— Activity —
Every line with the word "changes" in it should be extracted from the data that follows.
################
What follows belongs to an exercise in optimizing a design on an open flow for small area, a short achievable clock period and few clock cycles per item; a production flow would make more cautious choices.
Function was checked by simulation only, so behaviour that the tests miss may differ from the original.

==> run E <==
## xoshiro256ss_generator
module xoshiro256ss_generator
(
    input  logic      i_clk,
    input  logic      i_rst_n,
    input  logic      i_in_valid,
    output logic      o_in_stall,
    input  logic [64:0]  i_in_data,
    output logic      o_out_valid,
    input  logic      i_out_stall,
    output logic [116:0] o_out_data
);
==> module xoshiro256ss_generator, before the edit <==
module xoshiro256ss_generator
(
    input  logic      i_clk,
    input  logic      i_rst_n,
    input  logic      i_in_valid,
    output logic      o_in_stall,
    input  logic [64:0]  i_in_data,
    output logic      o_out_valid,
    input  logic      i_out_stall,
    output logic [116:0] o_out_data
);
    logic        r_ir_v, r_ir_k;
    logic [63:0] r_ir_d;
    logic       r_vb, r_vc, r_vd, r_ve;
    logic [1:0] r_ccount;
    logic       r_zf;
    logic [63:0] r_s0, r_s1, r_s2, r_s3;
    logic        r_p_v;
    logic [63:0] r_p;
    logic        r_om_v, r_os_v;
    logic [63:0] r_om, r_os;
    logic [63:0] r_m1s, r_m1c, r_z3, r_m2s, r_m2c;
    logic busy, start, ctr_step, ready, exec, p_moves, pop;
    assign busy     = r_vb | r_vc | r_vd | r_ve;
    assign start    = r_ir_v & (r_ir_k == CMD_SEED) & !r_vb;
    assign ctr_step = start | (r_vb & (r_ccount != 2'd0));
    assign p_moves  = r_p_v & !r_os_v;
    assign exec     = r_ir_v & (r_ir_k != CMD_SEED) & !busy & (!r_p_v | !r_os_v);
    assign pop      = r_om_v & !i_out_stall;
    logic       r_ready;
    logic       n_ir_v, n_ir_k, n_vb, n_vc, n_vd, n_ve, n_p_v, n_os_v;
    logic [1:0] n_ccount;
    logic       n_busy, n_start, n_ctr_step, n_exec, n_ready;
    assign ready = r_ready;
    always_comb begin
        n_ir_v   = ready ? i_in_valid : (r_ir_v & !(start | exec));
        n_ir_k   = ready ? i_in_data[64] : r_ir_k;
        n_vb     = start | (r_vb & (r_ccount != 2'd0));
        n_ccount = start ? 2'd2 : ((r_vb & (r_ccount != 2'd0)) ? r_ccount - 2'd1 : r_ccount);
        n_vc     = start | r_vb;
        n_vd     = r_vc;
        n_ve     = r_vd;
        n_p_v    = exec | (r_p_v & !p_moves);
        n_os_v   = r_os_v ? !pop : (p_moves & r_om_v & !pop);
        n_busy     = n_vb | n_vc | n_vd | n_ve;
        n_start    = n_ir_v & (n_ir_k == CMD_SEED) & !n_vb;
        n_ctr_step = n_start | (n_vb & (n_ccount != 2'd0));
        n_exec     = n_ir_v & (n_ir_k != CMD_SEED) & !n_busy & (!n_p_v | !n_os_v);
        n_ready    = !n_ctr_step & (!n_ir_v | n_exec);
    end
    always_ff @(posedge i_clk) begin
        if (!i_rst_n)
            r_ready <= 1'b1;
        else
            r_ready <= n_ready;
    end
    assign o_in_stall = !r_ready;
    always_ff @(posedge i_clk) begin
        if (ctr_step | ready)
            r_ir_d <= (ctr_step ? r_ir_d : i_in_data[63:0]) + SM_GAMMA;
    end
    always_ff @(posedge i_clk) begin
        if (!i_rst_n) begin
            r_ir_v <= 1'b0;
            r_ir_k <= 1'b0;
        end else if (ready) begin
            r_ir_v <= i_in_valid;
            r_ir_k <= i_in_data[64];
        end else if (start | exec) begin
            r_ir_v <= 1'b0;
        end
    end
    always_ff @(posedge i_clk) begin
        if (!i_rst_n) begin
            r_vb     <= 1'b0;
            r_vc     <= 1'b0;
            r_vd     <= 1'b0;
            r_ve     <= 1'b0;
            r_ccount <= 2'd0;
            r_zf     <= 1'b1;
        end else begin
            if (start) begin
                r_vb     <= 1'b1;
                r_ccount <= 2'd2;
                r_zf     <= 1'b0;
            end else if (r_vb) begin
                if (r_ccount == 2'd0)
                    r_vb <= 1'b0;
                else
                    r_ccount <= r_ccount - 2'd1;
            end
            r_vc <= start | r_vb;
            r_vd <= r_vc;
            r_ve <= r_vd;
        end
    end
    logic [63:0] z1, m1s, m1c, z2, m2s, m2c, z4, word;
    assign z1 = r_ir_d ^ (r_ir_d >> 30);
    xsr256_mul1 u_mul1 (.x(z1), .ps(m1s), .pc(m1c));
    assign z2 = r_m1s + r_m1c;
    xsr256_mul2 u_mul2 (.x(r_z3), .ps(m2s), .pc(m2c));
    assign z4 = r_m2s + r_m2c;
    assign word = z4 ^ (z4 >> 31);
    always_ff @(posedge i_clk) begin
        r_m1s <= m1s;
        r_m1c <= m1c;
        r_z3  <= z2 ^ (z2 >> 27);
        r_m2s <= m2s;
        r_m2c <= m2c;
    end
    logic [63:0] t, w2, w3;
    assign t  = r_s1 << 17;
    assign w2 = r_s2 ^ r_s0;
    assign w3 = r_s3 ^ r_s1;
    always_ff @(posedge i_clk) begin
        if (r_ve) begin
            r_s0 <= r_s1;
            r_s1 <= r_s2;
            r_s2 <= r_s3;
            r_s3 <= word;
        end else if (exec) begin
            r_s0 <= r_s0 ^ w3;
            r_s1 <= r_s1 ^ w2;
            r_s2 <= w2 ^ t;
            r_s3 <= {w3[18:0], w3[63:19]};
        end
    end
    always_ff @(posedge i_clk) begin
        if (exec)
            r_p <= r_zf ? 64'd0 : (r_s1 + {r_s1[61:0], 2'b00});
    end
    always_ff @(posedge i_clk) begin
        if (!i_rst_n)
            r_p_v <= 1'b0;
        else if (exec)
            r_p_v <= 1'b1;
        else if (p_moves)
            r_p_v <= 1'b0;
    end
    logic [63:0] rp, res;
    assign rp  = {r_p[56:0], r_p[63:57]};
    assign res = rp + {rp[60:0], 3'b000};
    always_ff @(posedge i_clk) begin
        if (!r_os_v)
            r_os <= res;
        if (!r_om_v | pop)
            r_om <= r_os_v ? r_os : res;
    end
    always_ff @(posedge i_clk) begin
        if (!i_rst_n) begin
            r_om_v <= 1'b0;
            r_os_v <= 1'b0;
        end else begin
            if (!r_om_v | pop)
                r_om_v <= r_os_v | p_moves;
            if (r_os_v)
                r_os_v <= !pop;
            else
                r_os_v <= p_moves & r_om_v & !pop;
        end
    end
    assign o_out_valid = r_om_v;
    assign o_out_data  = {r_om, r_om[63:11]};
endmodule
export LEC_CHECK = 0
export CAP_MARGIN = 20
export CORE_MARGIN = 2
export CORE_UTILIZATION = 40
export SLEW_MARGIN = 20
create_clock -name core_clock -period 12.0 [get_ports {i_clk}]
standard.sh (not shown) runs the stock make flow with config.mk's settings and CLKGATE_MAP_FILE= SYNTH_SCRIPT=/design/flow/synth_recipe.tcl, a recipe that flattens the netlist after the stock synthesis.
==> flow/flow/run.sh <==
#!/bin/bash
# Standard ORFS layout, with repair_timing aiming for extra setup slack
# (the clock and constraints are the design's own).
set -euo pipefail
bash standard.sh SETUP_SLACK_MARGIN=8.2 finish > standard_flow.log 2>&1
==> run K: changes against run E <==
--- a/flow/design.v
+++ b/flow/design.v
@@ -4111,2 +4111,3 @@
     logic [1:0] r_ccount;
+    logic [1:0] r_widx;      
     logic       r_zf;
@@ -4119,3 +4120,3 @@
     logic busy, start, ctr_step, ready, exec, p_moves, pop;
-    assign busy     = r_vb | r_vc | r_vd | r_ve;
+    assign busy     = r_vb | r_vc | r_vd | (r_ve & (r_widx != 2'd3));
     assign start    = r_ir_v & (r_ir_k == CMD_SEED) & !r_vb;
@@ -4127,3 +4128,3 @@
     logic       n_ir_v, n_ir_k, n_vb, n_vc, n_vd, n_ve, n_p_v, n_os_v;
-    logic [1:0] n_ccount;
+    logic [1:0] n_ccount, n_widx;
     logic       n_busy, n_start, n_ctr_step, n_exec, n_ready;
@@ -4134,9 +4135,10 @@
         n_vb     = start | (r_vb & (r_ccount != 2'd0));
-        n_ccount = start ? 2'd2 : ((r_vb & (r_ccount != 2'd0)) ? r_ccount - 2'd1 : r_ccount);
-        n_vc     = start | r_vb;
+        n_ccount = start ? 2'd3 : ((r_vb & (r_ccount != 2'd0)) ? r_ccount - 2'd1 : r_ccount);
+        n_vc     = r_vb;
         n_vd     = r_vc;
         n_ve     = r_vd;
+        n_widx   = r_widx + {1'b0, r_ve};
         n_p_v    = exec | (r_p_v & !p_moves);
         n_os_v   = r_os_v ? !pop : (p_moves & r_om_v & !pop);
-        n_busy     = n_vb | n_vc | n_vd | n_ve;
+        n_busy     = n_vb | n_vc | n_vd | (n_ve & (n_widx != 2'd3));
         n_start    = n_ir_v & (n_ir_k == CMD_SEED) & !n_vb;
@@ -4154,4 +4156,6 @@
     always_ff @(posedge i_clk) begin
-        if (ctr_step | ready)
-            r_ir_d <= (ctr_step ? r_ir_d : i_in_data[63:0]) + SM_GAMMA;
+        if (ctr_step)
+            r_ir_d <= r_ir_d + SM_GAMMA;
+        else if (ready)
+            r_ir_d <= i_in_data[63:0];
     end
@@ -4175,2 +4179,3 @@
             r_ccount <= 2'd0;
+            r_widx   <= 2'd0;
             r_zf     <= 1'b1;
@@ -4179,3 +4184,3 @@
                 r_vb     <= 1'b1;
-                r_ccount <= 2'd2;
+                r_ccount <= 2'd3;
                 r_zf     <= 1'b0;
@@ -4187,5 +4192,7 @@
             end
-            r_vc <= start | r_vb;
+            r_vc <= r_vb;
             r_vd <= r_vc;
             r_ve <= r_vd;
+            if (r_ve)
+                r_widx <= r_widx + 2'd1;
         end
@@ -4206,13 +4213,9 @@
     end
-    logic [63:0] t, w2, w3;
-    assign t  = r_s1 << 17;
-    assign w2 = r_s2 ^ r_s0;
-    assign w3 = r_s3 ^ r_s1;
-    always_ff @(posedge i_clk) begin
-        if (r_ve) begin
-            r_s0 <= r_s1;
-            r_s1 <= r_s2;
-            r_s2 <= r_s3;
-            r_s3 <= word;
-        end else if (exec) begin
+    logic [63:0] s3e, t, w2, w3;
+    assign s3e = r_ve ? word : r_s3;
+    assign t   = r_s1 << 17;
+    assign w2  = r_s2 ^ r_s0;
+    assign w3  = s3e ^ r_s1;
+    always_ff @(posedge i_clk) begin
+        if (exec) begin
             r_s0 <= r_s0 ^ w3;
@@ -4221,2 +4224,7 @@
             r_s3 <= {w3[18:0], w3[63:19]};
+        end else if (r_ve) begin
+            if (r_widx == 2'd0) r_s0 <= word;
+            if (r_widx == 2'd1) r_s1 <= word;
+            if (r_widx == 2'd2) r_s2 <= word;
+            if (r_widx == 2'd3) r_s3 <= word;
         end
==> flow/flow/run.sh (replaced) <==
#!/bin/bash
# Standard ORFS layout, with repair_timing aiming for extra setup slack and
# plain buffers on the ports (the clock and constraints are the design's own).
set -euo pipefail
bash standard.sh SETUP_SLACK_MARGIN=8.0 "BUFFER_PORTS_ARGS=-buffer_cell sky130_fd_sc_hd__buf_2" finish > standard_flow.log 2>&1
==> run C: changes against run E <==
--- a/flow/design.v
+++ b/flow/design.v
@@ -4134,4 +4134,4 @@
         n_vb     = start | (r_vb & (r_ccount != 2'd0));
-        n_ccount = start ? 2'd2 : ((r_vb & (r_ccount != 2'd0)) ? r_ccount - 2'd1 : r_ccount);
-        n_vc     = start | r_vb;
+        n_ccount = start ? 2'd3 : ((r_vb & (r_ccount != 2'd0)) ? r_ccount - 2'd1 : r_ccount);
+        n_vc     = r_vb;
         n_vd     = r_vc;
@@ -4154,4 +4154,6 @@
     always_ff @(posedge i_clk) begin
-        if (ctr_step | ready)
-            r_ir_d <= (ctr_step ? r_ir_d : i_in_data[63:0]) + SM_GAMMA;
+        if (ctr_step)
+            r_ir_d <= r_ir_d + SM_GAMMA;
+        else if (ready)
+            r_ir_d <= i_in_data[63:0];
     end
@@ -4179,3 +4181,3 @@
                 r_vb     <= 1'b1;
-                r_ccount <= 2'd2;
+                r_ccount <= 2'd3;
                 r_zf     <= 1'b0;
@@ -4187,3 +4189,3 @@
             end
-            r_vc <= start | r_vb;
+            r_vc <= r_vb;
             r_vd <= r_vc;
==> flow/flow/run.sh (replaced) <==
#!/bin/bash
# Standard ORFS layout, with repair_timing aiming for extra setup slack
# (the clock and constraints are the design's own).
set -euo pipefail
bash standard.sh SETUP_SLACK_MARGIN=8 finish > standard_flow.log 2>&1
==> run A: changes against run E <==
--- a/flow/design.v
+++ b/flow/design.v
@@ -4111,2 +4111,3 @@
     logic [1:0] r_ccount;
+    logic [1:0] r_widx;      
     logic       r_zf;
@@ -4119,3 +4120,3 @@
     logic busy, start, ctr_step, ready, exec, p_moves, pop;
-    assign busy     = r_vb | r_vc | r_vd | r_ve;
+    assign busy     = r_vb | r_vc | r_vd | (r_ve & (r_widx != 2'd3));
     assign start    = r_ir_v & (r_ir_k == CMD_SEED) & !r_vb;
@@ -4127,3 +4128,3 @@
     logic       n_ir_v, n_ir_k, n_vb, n_vc, n_vd, n_ve, n_p_v, n_os_v;
-    logic [1:0] n_ccount;
+    logic [1:0] n_ccount, n_widx;
     logic       n_busy, n_start, n_ctr_step, n_exec, n_ready;
@@ -4134,9 +4135,10 @@
         n_vb     = start | (r_vb & (r_ccount != 2'd0));
-        n_ccount = start ? 2'd2 : ((r_vb & (r_ccount != 2'd0)) ? r_ccount - 2'd1 : r_ccount);
-        n_vc     = start | r_vb;
+        n_ccount = start ? 2'd3 : ((r_vb & (r_ccount != 2'd0)) ? r_ccount - 2'd1 : r_ccount);
+        n_vc     = r_vb;
         n_vd     = r_vc;
         n_ve     = r_vd;
+        n_widx   = r_widx + {1'b0, r_ve};
         n_p_v    = exec | (r_p_v & !p_moves);
         n_os_v   = r_os_v ? !pop : (p_moves & r_om_v & !pop);
-        n_busy     = n_vb | n_vc | n_vd | n_ve;
+        n_busy     = n_vb | n_vc | n_vd | (n_ve & (n_widx != 2'd3));
         n_start    = n_ir_v & (n_ir_k == CMD_SEED) & !n_vb;
@@ -4154,4 +4156,6 @@
     always_ff @(posedge i_clk) begin
-        if (ctr_step | ready)
-            r_ir_d <= (ctr_step ? r_ir_d : i_in_data[63:0]) + SM_GAMMA;
+        if (ctr_step)
+            r_ir_d <= r_ir_d + SM_GAMMA;
+        else if (ready)
+            r_ir_d <= i_in_data[63:0];
     end
@@ -4175,2 +4179,3 @@
             r_ccount <= 2'd0;
+            r_widx   <= 2'd0;
             r_zf     <= 1'b1;
@@ -4179,3 +4184,3 @@
                 r_vb     <= 1'b1;
-                r_ccount <= 2'd2;
+                r_ccount <= 2'd3;
                 r_zf     <= 1'b0;
@@ -4187,5 +4192,7 @@
             end
-            r_vc <= start | r_vb;
+            r_vc <= r_vb;
             r_vd <= r_vc;
             r_ve <= r_vd;
+            if (r_ve)
+                r_widx <= r_widx + 2'd1;
         end
@@ -4206,13 +4213,9 @@
     end
-    logic [63:0] t, w2, w3;
-    assign t  = r_s1 << 17;
-    assign w2 = r_s2 ^ r_s0;
-    assign w3 = r_s3 ^ r_s1;
-    always_ff @(posedge i_clk) begin
-        if (r_ve) begin
-            r_s0 <= r_s1;
-            r_s1 <= r_s2;
-            r_s2 <= r_s3;
-            r_s3 <= word;
-        end else if (exec) begin
+    logic [63:0] s3e, t, w2, w3;
+    assign s3e = r_ve ? word : r_s3;
+    assign t   = r_s1 << 17;
+    assign w2  = r_s2 ^ r_s0;
+    assign w3  = s3e ^ r_s1;
+    always_ff @(posedge i_clk) begin
+        if (exec) begin
             r_s0 <= r_s0 ^ w3;
@@ -4221,2 +4224,7 @@
             r_s3 <= {w3[18:0], w3[63:19]};
+        end else if (r_ve) begin
+            if (r_widx == 2'd0) r_s0 <= word;
+            if (r_widx == 2'd1) r_s1 <= word;
+            if (r_widx == 2'd2) r_s2 <= word;
+            if (r_widx == 2'd3) r_s3 <= word;
         end
==> flow/flow/run.sh (replaced) <==
#!/bin/bash
# Standard ORFS layout, with repair_timing aiming for extra setup slack and
# plain buffers on the ports (the clock and constraints are the design's own).
set -euo pipefail
bash standard.sh SETUP_SLACK_MARGIN=8.2 "BUFFER_PORTS_ARGS=-buffer_cell sky130_fd_sc_hd__buf_2" finish > standard_flow.log 2>&1
==> impl_results.md <==
- Status: finished clean
- Cell Area, Synth: 77,300 µm²
- Adder-Cell Fraction of Synth Area: 0.123
- Critical path's slowest cell: or4_4
- Top area cells in the synthesized netlist: xnor2_1 (22%), edfxtp_1 (17%), dfxtp_1 (9.2%), xor2_1 (8.1%), maj3_1 (7.4%)
- Clock Sink Count: 805
- Commonest cells post-synth: xnor2_1 (1,911), xor2_1 (717), nor2_1 (688)
- Reg-to-reg endpoint: r_ir_d[62]$_DFFE_PP_
- Synthesized Nets: approximately 9,000
the above is filed under run E

==> impl_results.md <==
- Adder-Cell Fraction of Synth Area: 0.122
- Reg-to-reg endpoint: r_m1s[53]$_DFF_P_
- Commonest cells post-synth: xnor2_1 (1,978), nor2_1 (743), xor2_1 (703)
- Synthesized Nets: 9,051
- Critical path's slowest cell: fa_1
- Clock Sink Count: ~810
- Status: finished clean
- Cell Area, Synth: 76,900 µm²
the above is filed under run C

==> impl_results.md <==
- Status: finished clean
- Clock Sink Count: slightly above 800
- Top area cells in the synthesized netlist: xnor2_1 (22%), edfxtp_1 (17%), dfxtp_1 (9.1%), xor2_1 (7.1%), maj3_1 (6.8%)
- Synthesized Nets: between 9,000 and 10,000
- Reg2Reg Launch Point: r_ir_d[38]$_DFFE_PP_
- Setup bufs post-CTS: approximately 100
- Cell Area, Synth: slightly below 80,000 µm²
- Reg-to-reg endpoint: r_m1c[63]$_DFF_P_
- Commonest cells post-synth: xnor2_1 (1,979), a21oi_1 (779), nand2_1 (651), nor2_1 (651), xor2_1 (644)
- Adder-Cell Fraction of Synth Area: 0.111
the above is filed under run K

==> impl_results.md <==
- Cell Area, Synth: between 70,000 and 80,000 µm²
- Reg-to-reg endpoint: r_om[63]$_DFFE_PP_
- Status: finished clean
- Commonest cells post-synth: xnor2_1 (1,979), a21oi_1 (779), nand2_1 (651), nor2_1 (651), xor2_1 (644)
- Top area cells in the synthesized netlist: xnor2_1 (22%), edfxtp_1 (17%), dfxtp_1 (9.1%), xor2_1 (7.1%), maj3_1 (6.8%)
- Adder-Cell Fraction of Synth Area: 0.111
- Clock Sink Count: 807
- Critical path's slowest cell: a211oi_4
the above is filed under run A

Testbench counts of run E, summed over its fixed seeds: cycles 7,756, items 6,380.
Testbench counts of run K, summed over its fixed seeds: cycles 7,752, items 6,380.
Testbench counts of run C, summed over its fixed seeds: cycles 7,949, items 6,380.
Testbench counts of run A, summed over its fixed seeds: cycles 7,752, items 6,380.

## port drivers added, routing unchanged
Ports are ideal in the flow. The routed layouts listed here were re-timed in OpenROAD.
Step 1 assumes that a clkbuf_16 drives the clock port and a buf_2 every other input.
Step 2 adds t to the input delays and takes it off the output delays; t is the mean of the earliest and latest rising clock arrival at the registers after step 1. Input paths then give back, and output paths get back, about the clock's delay inside the block.
a / b / c = no drivers / after step 1 / after step 2; a / b = the first two.
| run | t, ns | setup WS [ns] | latest minus earliest clock arrival (ns) | cell pins on the clock port's net |
|---|---|---|---|---|
| run E | 0.827 | 7.583 / 7.630 / 6.803 | 0.084 / 0.084 | 1 |
| run K | 0.819 | 7.982 / 7.982 / 7.982 | 0.110 / 0.111 | 1 |
| run C | 0.834 | 7.994 / 7.985 / 7.984 | 0.109 / 0.110 | 1 |
| run A | 0.833 | 8.088 / 8.069 / 8.088 | 0.108 / 0.108 | 1 |
After both steps setup and hold are still met in every run listed. For run E, which loses most, drivers alone change the setup slack by +0.047 ns; drivers and shift together by -0.780 ns.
################
— Task answer —
==> run K: changes against run E <==
==> run C: changes against run E <==
==> run A: changes against run E <==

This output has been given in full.